Importantly, Herring said that the safety profile of the new drug, which inhibits orexin – the substance that helps keep people awake – did not appear to show any areas of concern.
“We did not see any meaningful weight changes observed over the year of treatment,” he said in his oral presentation. “We did not see evidence for emergent adverse events over time. There was no significant rebound by patient-reported measures upon discontinuation of suvorexant, and there were no clinically significant withdrawal symptoms.”
The researchers were especially focused on cataplexy events, but none occurred in any of the trials, he said.
Herring also presented short-term results showing safety and efficacy from two studies that were almost identical in format, with overlapping outcomes.
In a late-breaker presentation, Herring described the twin trials, P-028 and P-029. The trial tested two doses of suvorexant – a high dose of 40 mg in non-elderly patients and 30 mg for elderly individuals, and a low dose of 20 mg and 15 mg. In trial P028, researchers assigned 254 patients to the low dose and 383 patients to the higher dose; another 384 patients were given placebo.
In P029, the low dose was administered to 239 patients; 387 got the high dose and 383 were given placebo.
Herring said that treatment with suvorexant “improved sleep onset and maintenance over a three-month period in two pivotal trials. Suvorexant is generally safe and well-tolerated in non-elderly and elderly patients for up to 3 months of treatment without clinically important rebound or withdrawal.”
“This is a very exciting drug,” said Martin Scharf, PhD, head of the Tri-State Sleep Disorders Center, Cincinnati. Scharf told MedPage Today that he has worked in clinical trials of many sleep drugs, including zolpidem (Ambien) for which he was one of the principal investigators, and on suvorexant.
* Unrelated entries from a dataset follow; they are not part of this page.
<file path="config.mk">
export PLATFORM = sky130hd
export DESIGN_NAME = crc_unit
export DESIGN_NICKNAME = d
export VERILOG_FILES = /design/src/rtl/crc_unit_pkg.sv /design/src/rtl/crc_unit_dp.sv /design/src/rtl/crc_unit_ctl.sv /design/src/rtl/crc_unit.sv
export SDC_FILE = /design/constraint.sdc
export NUM_CORES = 1
export LEC_CHECK = 0
export ABC_AREA = 1
export BUFFER_PORTS_ARGS = -buffer_cell sky130_fd_sc_hd__buf_2
export CORE_MARGIN = 2
export CORE_UTILIZATION = 55
export DETAILED_ROUTE_END_ITERATION = 6
export PLACE_DENSITY = 0.73
export SLEW_MARGIN = 20
export SYNTH_ARGS = -nofsm -noshare
export SYNTH_HDL_FRONTEND = slang
export SYNTH_SLANG_ARGS = --single-unit
</file>
<file path="constraint.sdc">
create_clock -name clk -period 3.8 [get_ports clk]
set_clock_uncertainty 0.15 [all_clocks]
set_input_delay 0.19 -clock clk [delete_from_list [all_inputs] [get_ports clk]]
set_output_delay 0.19 -clock clk [all_outputs]
set_load 0.03 [all_outputs]
</file>
==> src/rtl/bytemem_rd_ctrl.sv <==
module bytemem_rd_ctrl #(
  parameter int ADDR_W    = 15,
  parameter int DATA_W    = 8,
  parameter int BANK_W    = 2,
  parameter int ACC_CYC   = 6,
  parameter int OE_CYC    = 3,
  parameter int FLOAT_CYC = 4
) (
  input  logic                   clk,
  input  logic                   rst_n,
  input  logic                   req_valid,
  input  logic [ADDR_W-1:0]      req_addr,
  input  logic [BANK_W-1:0]      req_bank,
  output logic                   req_ready,
  output logic                   rsp_valid,
  output logic [DATA_W-1:0]      rsp_data,
  output logic [ADDR_W-1:0]      mem_addr,
  output logic [(1<<BANK_W)-1:0] mem_ce_n,
  output logic                   mem_oe_n,
  input  logic [DATA_W-1:0]      mem_data_in
);
  localparam int NBANK    = 1 << BANK_W;
  localparam int CNT_W    = $clog2(ACC_CYC + 1);
  localparam int FLT_W    = $clog2(FLOAT_CYC + 2);
  localparam int OE_START = ACC_CYC - OE_CYC;

  logic              busy;
  logic [CNT_W-1:0]  cnt;
  logic [ADDR_W-1:0] addr_q;
  logic [BANK_W-1:0] bank_q, last_bank;
  logic [FLT_W-1:0]  flt_cnt;
  logic              accept, done;

  assign req_ready = !busy && (flt_cnt == '0 || req_bank == last_bank);
  assign accept    = req_valid && req_ready;
  assign done      = busy && cnt == CNT_W'(ACC_CYC - 1);
  assign mem_addr  = addr_q;
  assign mem_oe_n  = !(busy && cnt >= CNT_W'(OE_START));

  for (genvar b = 0; b < NBANK; b++) begin : g_ce
    assign mem_ce_n[b] = !(busy && bank_q == BANK_W'(b));
  end

  always_ff @(posedge clk or negedge rst_n) begin
    if (!rst_n) begin
      busy      <= 1'b0;
      cnt       <= '0;
      addr_q    <= '0;
      bank_q    <= '0;
      last_bank <= '0;
      flt_cnt   <= '0;
      rsp_valid <= 1'b0;
      rsp_data  <= '0;
    end else begin
      rsp_valid <= 1'b0;
      if (flt_cnt != '0) flt_cnt <= flt_cnt - 1'b1;
      if (accept) begin
        busy   <= 1'b1;
        cnt    <= '0;
        addr_q <= req_addr;
        bank_q <= req_bank;
      end else if (done) begin
        busy      <= 1'b0;
        rsp_valid <= 1'b1;
        rsp_data  <= mem_data_in;
        last_bank <= bank_q;
        flt_cnt   <= FLT_W'(FLOAT_CYC);
      end else if (busy) begin
        cnt <= cnt + 1'b1;
      end
    end
  end
endmodule
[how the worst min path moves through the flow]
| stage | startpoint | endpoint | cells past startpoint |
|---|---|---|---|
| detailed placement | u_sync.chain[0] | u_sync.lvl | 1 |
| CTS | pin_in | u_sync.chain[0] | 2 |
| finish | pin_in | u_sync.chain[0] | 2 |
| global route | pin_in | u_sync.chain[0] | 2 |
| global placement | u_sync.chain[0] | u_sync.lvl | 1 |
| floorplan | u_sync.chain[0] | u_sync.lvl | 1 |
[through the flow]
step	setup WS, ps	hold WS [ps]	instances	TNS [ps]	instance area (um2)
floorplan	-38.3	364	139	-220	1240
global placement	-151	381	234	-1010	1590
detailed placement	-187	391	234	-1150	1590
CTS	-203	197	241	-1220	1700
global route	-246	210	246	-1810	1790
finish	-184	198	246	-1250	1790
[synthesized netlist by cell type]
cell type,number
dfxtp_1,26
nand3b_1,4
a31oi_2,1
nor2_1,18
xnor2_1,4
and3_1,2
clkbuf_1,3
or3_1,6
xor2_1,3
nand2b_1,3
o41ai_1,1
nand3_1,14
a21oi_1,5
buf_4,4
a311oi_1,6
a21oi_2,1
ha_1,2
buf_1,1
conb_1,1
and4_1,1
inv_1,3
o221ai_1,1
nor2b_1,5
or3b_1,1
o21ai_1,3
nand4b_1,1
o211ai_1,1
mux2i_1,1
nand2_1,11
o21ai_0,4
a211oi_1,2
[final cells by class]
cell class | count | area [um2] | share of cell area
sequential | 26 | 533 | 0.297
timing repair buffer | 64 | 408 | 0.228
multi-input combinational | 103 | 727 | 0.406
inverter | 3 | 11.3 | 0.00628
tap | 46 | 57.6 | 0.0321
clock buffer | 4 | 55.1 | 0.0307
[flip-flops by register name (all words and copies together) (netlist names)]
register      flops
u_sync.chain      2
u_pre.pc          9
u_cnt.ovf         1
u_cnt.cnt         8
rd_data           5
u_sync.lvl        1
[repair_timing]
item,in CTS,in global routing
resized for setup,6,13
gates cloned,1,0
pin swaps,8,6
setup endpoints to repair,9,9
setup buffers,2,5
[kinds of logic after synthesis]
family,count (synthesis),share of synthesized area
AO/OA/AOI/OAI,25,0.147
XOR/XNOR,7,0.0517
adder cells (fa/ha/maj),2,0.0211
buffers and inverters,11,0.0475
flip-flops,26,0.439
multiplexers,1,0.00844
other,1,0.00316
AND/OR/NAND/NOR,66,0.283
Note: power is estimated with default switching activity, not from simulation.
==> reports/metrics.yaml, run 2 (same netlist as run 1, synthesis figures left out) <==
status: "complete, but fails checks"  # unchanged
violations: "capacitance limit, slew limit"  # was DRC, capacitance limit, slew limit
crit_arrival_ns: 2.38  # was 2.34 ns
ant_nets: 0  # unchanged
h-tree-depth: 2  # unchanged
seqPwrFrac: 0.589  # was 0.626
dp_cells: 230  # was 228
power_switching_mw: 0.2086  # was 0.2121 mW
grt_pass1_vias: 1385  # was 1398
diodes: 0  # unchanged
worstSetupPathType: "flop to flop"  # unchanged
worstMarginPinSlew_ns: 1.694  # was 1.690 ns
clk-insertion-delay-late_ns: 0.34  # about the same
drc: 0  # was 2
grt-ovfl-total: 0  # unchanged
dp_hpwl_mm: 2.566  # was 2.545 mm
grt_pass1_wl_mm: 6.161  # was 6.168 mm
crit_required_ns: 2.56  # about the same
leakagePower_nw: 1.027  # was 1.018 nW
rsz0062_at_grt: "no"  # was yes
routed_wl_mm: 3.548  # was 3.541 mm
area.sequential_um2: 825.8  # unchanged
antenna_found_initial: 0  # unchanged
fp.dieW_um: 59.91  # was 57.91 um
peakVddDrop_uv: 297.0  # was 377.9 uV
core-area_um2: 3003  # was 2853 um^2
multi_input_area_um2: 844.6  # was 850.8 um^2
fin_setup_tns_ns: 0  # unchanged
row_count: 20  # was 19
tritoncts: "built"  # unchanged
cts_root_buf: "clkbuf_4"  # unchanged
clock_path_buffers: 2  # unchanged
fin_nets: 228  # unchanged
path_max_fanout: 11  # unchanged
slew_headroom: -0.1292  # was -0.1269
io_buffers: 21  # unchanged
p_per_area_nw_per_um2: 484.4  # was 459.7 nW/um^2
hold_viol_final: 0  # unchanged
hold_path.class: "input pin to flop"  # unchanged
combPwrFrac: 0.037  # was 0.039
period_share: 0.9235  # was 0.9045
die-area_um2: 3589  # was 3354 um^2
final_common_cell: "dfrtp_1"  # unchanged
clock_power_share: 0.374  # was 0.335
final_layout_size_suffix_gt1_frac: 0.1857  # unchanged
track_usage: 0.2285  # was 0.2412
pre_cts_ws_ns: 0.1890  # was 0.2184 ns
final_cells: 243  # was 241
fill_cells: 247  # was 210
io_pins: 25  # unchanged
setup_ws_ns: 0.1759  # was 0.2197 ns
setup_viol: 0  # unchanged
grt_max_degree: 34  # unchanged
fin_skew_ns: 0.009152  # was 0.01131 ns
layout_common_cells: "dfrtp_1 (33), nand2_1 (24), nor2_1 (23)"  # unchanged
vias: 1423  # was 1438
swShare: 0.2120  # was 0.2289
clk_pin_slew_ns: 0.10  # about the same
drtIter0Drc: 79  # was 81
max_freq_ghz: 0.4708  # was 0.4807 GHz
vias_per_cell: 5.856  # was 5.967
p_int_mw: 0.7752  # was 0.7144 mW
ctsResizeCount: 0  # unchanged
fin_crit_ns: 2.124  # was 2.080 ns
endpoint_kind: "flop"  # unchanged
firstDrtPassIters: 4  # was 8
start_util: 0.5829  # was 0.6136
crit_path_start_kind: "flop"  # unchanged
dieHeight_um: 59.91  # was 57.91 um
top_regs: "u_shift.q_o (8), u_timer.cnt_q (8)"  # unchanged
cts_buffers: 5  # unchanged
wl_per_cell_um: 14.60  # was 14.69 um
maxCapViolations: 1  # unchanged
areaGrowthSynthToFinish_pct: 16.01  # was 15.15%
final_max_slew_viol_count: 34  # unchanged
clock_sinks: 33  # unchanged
[src/rtl/bridge_fault_diag.sv]
module bridge_fault_diag #(
  parameter int NPH = 2
) (
  input  logic           clk,
  input  logic           rst_n,
  input  logic           sample_i,
  input  logic           step_i,
  input  logic           home_i,
  input  logic [NPH-1:0] hs_drop_i,
  input  logic [NPH-1:0] ls_drop_i,
  input  logic [NPH-1:0] low_cur_i,
  input  logic           ov_i,
  input  logic           vreg_uv_i,
  input  logic           vdd_uv_i,
  input  logic           ot_set_i,
  input  logic           ot_clr_i,
  output logic [NPH-1:0] ph_off_o,
  output logic           safe_o,
  output logic           xlat_rst_o,
  output logic           ff1_n_o,
  output logic           ff2_n_o
);

  logic [NPH-1:0] short_q, open_pend_q;
  logic           open_q, ov_q, uv_q, ot_q, home_q;
  logic           sys_flt, any_short;

  always_ff @(posedge clk) begin
    if (!rst_n) begin
      ov_q   <= 1'b0;
      uv_q   <= 1'b0;
      ot_q   <= 1'b0;
      home_q <= 1'b0;
    end else begin
      ov_q   <= ov_i;
      uv_q   <= vreg_uv_i | vdd_uv_i;
      home_q <= home_i;
      if (ot_set_i)      ot_q <= 1'b1;
      else if (ot_clr_i) ot_q <= 1'b0;
    end
  end

  always_ff @(posedge clk) begin
    if (!rst_n || uv_q) begin
      short_q     <= '0;
      open_pend_q <= '0;
      open_q      <= 1'b0;
    end else begin
      if (step_i)        short_q <= '0;
      else if (sample_i) short_q <= short_q | hs_drop_i | ls_drop_i;

      if (step_i)
        open_pend_q <= '0;
      else if (sample_i && home_i)
        open_pend_q <= open_pend_q | low_cur_i;

      if (step_i && |open_pend_q) open_q <= 1'b1;
      else if (home_i && !home_q) open_q <= 1'b0;
    end
  end

  assign sys_flt   = ov_q | uv_q | ot_q;
  assign any_short = |short_q;

  assign ph_off_o   = short_q | {NPH{uv_q | ot_q}};
  assign safe_o     = ov_q;
  assign xlat_rst_o = uv_q;
  assign ff2_n_o    = !sys_flt && (any_short || !open_q);
  assign ff1_n_o    = !sys_flt && !any_short;

endmodule

[config.mk]
export PLATFORM = sky130hd
export DESIGN_NAME = bridge_fault_diag
export DESIGN_NICKNAME = d
export VERILOG_FILES = /design/src/rtl/bridge_fault_diag.sv
export SDC_FILE = /design/constraint.sdc
export NUM_CORES = 1
export LEC_CHECK = 0
export BUFFER_PORTS_ARGS = -buffer_cell sky130_fd_sc_hd__buf_2
export CAP_MARGIN = 20
export CORE_AREA = 10 10 47 49
export DETAILED_ROUTE_END_ITERATION = 8
export DIE_AREA = 0 0 57 59
export RECOVER_POWER = 50
export SYNTH_ARGS = -nofsm -noshare
export SYNTH_HDL_FRONTEND = slang
export SYNTH_SLANG_ARGS = --single-unit
[constraint.sdc]
create_clock -name clk -period 0.9 [get_ports clk]
set_input_delay 0.045 -clock clk [delete_from_list [all_inputs] [get_ports clk]]
set_output_delay 0.045 -clock clk [all_outputs]
set_load 0.02 [all_outputs]
==> results.sh <==
export IMPL_maxCapViolations=0
export IMPL_yosys_area_share_xor_xnor_pct=0
export IMPL_p_comb_share_pct=23.2
export IMPL_core_area_um2=1400
export IMPL_fin_util_pct=45.6
export IMPL_finClkSkew_ns=0.00199
export IMPL_violations="negative setup slack"
export IMPL_fin_crit_ns=1.33
export IMPL_overflow=0
export IMPL_cts_tree="done"
export IMPL_critPathLaunchType="register"
export IMPL_h_tree_depth=1
export IMPL_start_util_pct=23.0
export IMPL_final_common_cell="buf_2"
export IMPL_ys_ff_latch=9
export IMPL_grt_max_degree=7
export IMPL_synth_largest_area_cell="dfxtp_1"
export IMPL_drt_iter0_markers=6
export IMPL_max_freq_ghz=0.754
export IMPL_synthTopCellsByArea="dfxtp_1 56%, o21ai_0 6.2%, a31oi_1 5.8%"
export IMPL_clock_path_buffers=2
export IMPL_hold_viol=0
export IMPL_synth_compound_area_share_pct=21.3
export IMPL_status="finished with violations"
export IMPL_r2r_cells=5
export IMPL_wirelength_um=934
export IMPL_seqPwrFrac_pct=45.0
export IMPL_n_antenna_cell=0
export IMPL_clkPwrFrac_pct=31.9
export IMPL_synth_top_cell_area_share_pct=55.8
export IMPL_fillers=142
export IMPL_ir_worst_vdd_v=0.000665
export IMPL_slew_headroom_pct=83.2
export IMPL_clk_latency_ns=0.26
export IMPL_cp_arrival_ns=1.28
export IMPL_yosys_warnings=0
export IMPL_worst_hold_path_endpoint="xlat_rst_o$_SDFF_PN0_"
export IMPL_grt_pass1_vias=377
export IMPL_rows=14
export IMPL_root_buffer="clkbuf_4"
export IMPL_fin_ws_ns=-0.426
export IMPL_crit_fanout=3
export IMPL_setup_viol=9
export IMPL_worstPathRequired_ns=0.85
export IMPL_worstHoldStart="vdd_uv_i"
export IMPL_hold_class="in2reg"
export IMPL_preCtsSetupSlack_ns=-0.191
export IMPL_antenna_found_initial=0
export IMPL_ant_nets=0
export IMPL_die_height_um=59
export IMPL_critPathKind="reg2out"
export IMPL_finalPower_mw=0.944
export IMPL_r2r_start="xlat_rst_o$_SDFF_PN0_"
export IMPL_period_share_pct=147
export IMPL_yosys_area_share_simple_pct=19.4
export IMPL_grt_pass1_wl_mm=1.52
export IMPL_port_buffers=21
export IMPL_syn2layout_area_growth_pct=98.1
export IMPL_dp_hpwl_um=790
export IMPL_die_width_um=57
export IMPL_powerDensity_nw_per_um2=1480
export IMPL_grt_usage_pct=5.81
export IMPL_drive_gt1_share_pct=58.8
export IMPL_worst_slew_pin_slew_ns=0.252
export IMPL_syn_nets=51
export IMPL_rsz0062_at_grt="true"
export IMPL_cts_buffers=3
export IMPL_p_int_mw=0.705
export IMPL_p_sw_mw=0.238
export IMPL_holdPathStages=2
export IMPL_synth_area_um2=323
export IMPL_drv_slew=0
export IMPL_wl_per_cell_um=11.1
export IMPL_p_leak_nw=0.280
export IMPL_cp_end_kind="primary output"
export IMPL_final_cell_mix="15 x buf_2, 7 x dfxtp_1, 7 x buf_6"
export IMPL_syn_avg_cell_area_um2=9.22
export IMPL_synthAdderAreaFrac_pct=0
export IMPL_clk_pin_slew_ns=0.06
export IMPL_synth_cell_types=13
export IMPL_boundaryPins=22
export IMPL_synth_mux_area_fraction_pct=0
export IMPL_route_detailed_drc=0
export IMPL_rr_endpoint="short_q[0]$_SDFFE_PP0P_"
export IMPL_dieArea_um2=3360
export IMPL_synth_top_family_by_area="compound AO/OA/AOI/OAI gates"
export IMPL_setup_tns_final_ns=-2.19
export IMPL_seq_area_frac_synth_pct=55.8
export IMPL_swShare_pct=25.2
export IMPL_drt_pass1_iterations=4
export IMPL_gp_congestion=0.624
export IMPL_syn_inst=35
export IMPL_vias_per_cell=4.37
export IMPL_ff2ff_setup_slack_ns=-0.18
export IMPL_fin_nets=85
export IMPL_num_vias=367
export IMPL_clock_sinks=9
state kept, by name, indices dropped and copies added (netlist names):
name / count
open_q: 1
ot_q: 1
short_q: 2
open_pend_q: 2
xlat_rst_o: 1
safe_o: 1
home_q: 1
cell usage after synthesis:
cell type,number
or3_1,3
or2_1,1
a21oi_1,3
nor3_1,1
dfxtp_1,9
inv_1,3
a31oi_1,3
nor2_1,2
nand2b_1,1
nor2b_1,1
o21a_1,2
and2_1,2
o21ai_0,4
worst max path at each step:
stage | startpoint | endpoint | slack, ns | cells after the start
floorplan | xlat_rst_o$_SDFF_PN0_ | ff1_n_o | -0.11 | 2
detailed placement | ot_q$_SDFFE_PN0P_ | ff2_n_o | -0.19 | 3
finish | ot_q$_SDFFE_PN0P_ | ff2_n_o | -0.43 | 3
CTS | xlat_rst_o$_SDFF_PN0_ | ff2_n_o | -0.43 | 3
global route | ot_q$_SDFFE_PN0P_ | ff2_n_o | -0.48 | 3
global placement | ot_q$_SDFFE_PN0P_ | ff2_n_o | -0.17 | 3
layer usage:
| metal | global-route usage, % | vias up | share of wire (%) |
|---|---|---|---|
| met2 | 8.84 | 15 | 49 |
| met5 | 0 | - | 0 |
| met1 | 5.64 | 165 | 42 |
| met3 | 5.15 | 0 | 9.0 |
| met4 | 2.01 | 0 | 0 |
| li1 | - | 187 | - |
area by class of cell:
class / count / area (µm²) / area share (%)
timing repair buffer: 29 / 210 / 32.9
multi-input combinational: 23 / 188 / 29.4
sequential: 9 / 183 / 28.6
clock buffer: 3 / 22.5 / 3.52
tap: 16 / 20.0 / 3.13
inverter: 3 / 11.3 / 1.76
clock inverter: 1 / 5.00 / 0.783
critical path, cell delays in order (launching register included):
cell and delay, ns:
dfxtp_2 0.32, or3_4 0.41, a31oi_4 0.15, buf_6 0.13
power groups by stage:
| stage | Sequential [mW] | Clock (mW) | Combinational (mW) |
|---|---|---|---|
| 6_report | 0.424 | 0.301 | 0.219 |
| 3_5_place_dp | 0.432 | 0 | 0.157 |
| 5_1_grt | 0.427 | 0.345 | 0.238 |
| 2_1_floorplan | 0.440 | 0 | 0.0747 |
| 4_1_cts | 0.424 | 0.316 | 0.204 |
| 3_3_place_gp | 0.432 | 0 | 0.156 |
“All the drugs on the market now are designed to make you go to sleep; suvorexant targets the mechanism that keeps you awake,” he said. “We are always looking for new medications to treat people, and this looks like it will be helpful. We have gone from drugs that put people to sleep using total central nervous system depression to new drugs that target the mechanisms that make us sleep and keep us awake.”